The IOC will now enter an exclusive “targeted dialogue” with Brisbane to finalise details and financial guarantees for the event, which, if successful, will see the city formally named the host city next year.
Brisbane beat out numerous other cities, including Budapest, Istanbul, Doha, New Delhi and Germany’s Rhine Ruhr region, which had all previously flagged interest in hosting the 2032 Games.
It would be Australia’s third time holding the event, after Sydney 2000 and Melbourne 1956.
The IOC host commission chair Kristin Kloster outlined at an IOC press briefing the reasons for approving Brisbane’s bid this early in the process.
“The decision to advance the process was taken now given the uncertainty the world is facing at the moment which is expected to continue even after the COVID-19 health crisis is over,” Kloster told reporters at a press briefing.

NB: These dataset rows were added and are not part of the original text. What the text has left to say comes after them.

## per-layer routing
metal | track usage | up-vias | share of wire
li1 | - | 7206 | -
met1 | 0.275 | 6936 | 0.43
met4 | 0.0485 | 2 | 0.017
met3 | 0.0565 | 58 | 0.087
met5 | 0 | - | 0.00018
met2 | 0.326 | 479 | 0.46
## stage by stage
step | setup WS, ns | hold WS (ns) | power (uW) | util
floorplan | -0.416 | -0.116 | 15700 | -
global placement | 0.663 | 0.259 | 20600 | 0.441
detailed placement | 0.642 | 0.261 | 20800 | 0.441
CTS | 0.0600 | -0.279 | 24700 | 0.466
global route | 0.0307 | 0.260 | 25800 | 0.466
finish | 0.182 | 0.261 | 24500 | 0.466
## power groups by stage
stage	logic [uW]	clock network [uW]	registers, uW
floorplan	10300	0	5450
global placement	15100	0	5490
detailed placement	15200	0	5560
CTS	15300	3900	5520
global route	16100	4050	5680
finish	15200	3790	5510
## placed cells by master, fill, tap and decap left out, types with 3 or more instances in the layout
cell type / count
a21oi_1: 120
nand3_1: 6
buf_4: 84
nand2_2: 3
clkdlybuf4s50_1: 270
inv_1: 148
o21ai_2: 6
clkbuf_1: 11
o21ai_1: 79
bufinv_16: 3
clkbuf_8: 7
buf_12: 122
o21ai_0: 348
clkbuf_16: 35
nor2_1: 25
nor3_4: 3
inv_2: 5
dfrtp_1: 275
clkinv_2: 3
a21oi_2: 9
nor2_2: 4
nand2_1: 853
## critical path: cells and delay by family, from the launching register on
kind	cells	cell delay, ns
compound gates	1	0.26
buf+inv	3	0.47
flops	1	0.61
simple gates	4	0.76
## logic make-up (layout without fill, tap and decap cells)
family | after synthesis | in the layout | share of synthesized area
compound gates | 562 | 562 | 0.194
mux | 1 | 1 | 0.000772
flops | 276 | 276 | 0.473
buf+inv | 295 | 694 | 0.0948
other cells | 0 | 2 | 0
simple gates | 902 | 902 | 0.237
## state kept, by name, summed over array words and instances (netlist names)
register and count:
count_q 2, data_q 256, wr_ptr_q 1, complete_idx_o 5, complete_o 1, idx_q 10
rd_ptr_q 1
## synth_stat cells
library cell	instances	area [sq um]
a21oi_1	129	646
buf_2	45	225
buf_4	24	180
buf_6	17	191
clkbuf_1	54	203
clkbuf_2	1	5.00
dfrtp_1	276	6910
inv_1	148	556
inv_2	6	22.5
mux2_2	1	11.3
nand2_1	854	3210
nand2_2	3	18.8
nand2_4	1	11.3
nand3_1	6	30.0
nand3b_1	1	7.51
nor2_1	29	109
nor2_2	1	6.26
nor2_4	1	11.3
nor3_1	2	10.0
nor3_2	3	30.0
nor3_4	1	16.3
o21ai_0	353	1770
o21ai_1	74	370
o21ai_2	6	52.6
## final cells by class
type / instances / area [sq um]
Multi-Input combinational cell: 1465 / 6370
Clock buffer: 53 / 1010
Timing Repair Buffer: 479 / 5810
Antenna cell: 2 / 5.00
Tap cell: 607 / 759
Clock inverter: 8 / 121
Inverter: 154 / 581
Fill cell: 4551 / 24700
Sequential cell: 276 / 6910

“The IOC is seizing the momentum offered by the excellent project of Brisbane 2032 and the Australian Olympic Committee, in this way bringing stability to the Olympic Games.
“The main reason Brisbane 2032 was proposed for the targeted dialogue are: the very advanced games concept … using 80 to 90 per cent of existing or temporary venues, the venue masterplan, the high levels of expertise in hosting major international sporting events [and] the favourable climate conditions for athletes in July and August.”
Kloster also noted the alignment of Brisbane’s bid with a long-term strategy to transform south east Queensland’s transport infrastructure.
A report in February forecast the south-east Queensland bid would deliver a $36 billion windfall for the state.
The Value Proposition Assessment report predicted $20 billion in tourist spending plus $8.6b in increased export opportunities and some $7.4b in economic benefits.
Staging the Olympics would essentially cost Queensland nothing, with the IOC promising about $2.6b and further costs covered by sponsorships and ticket sales.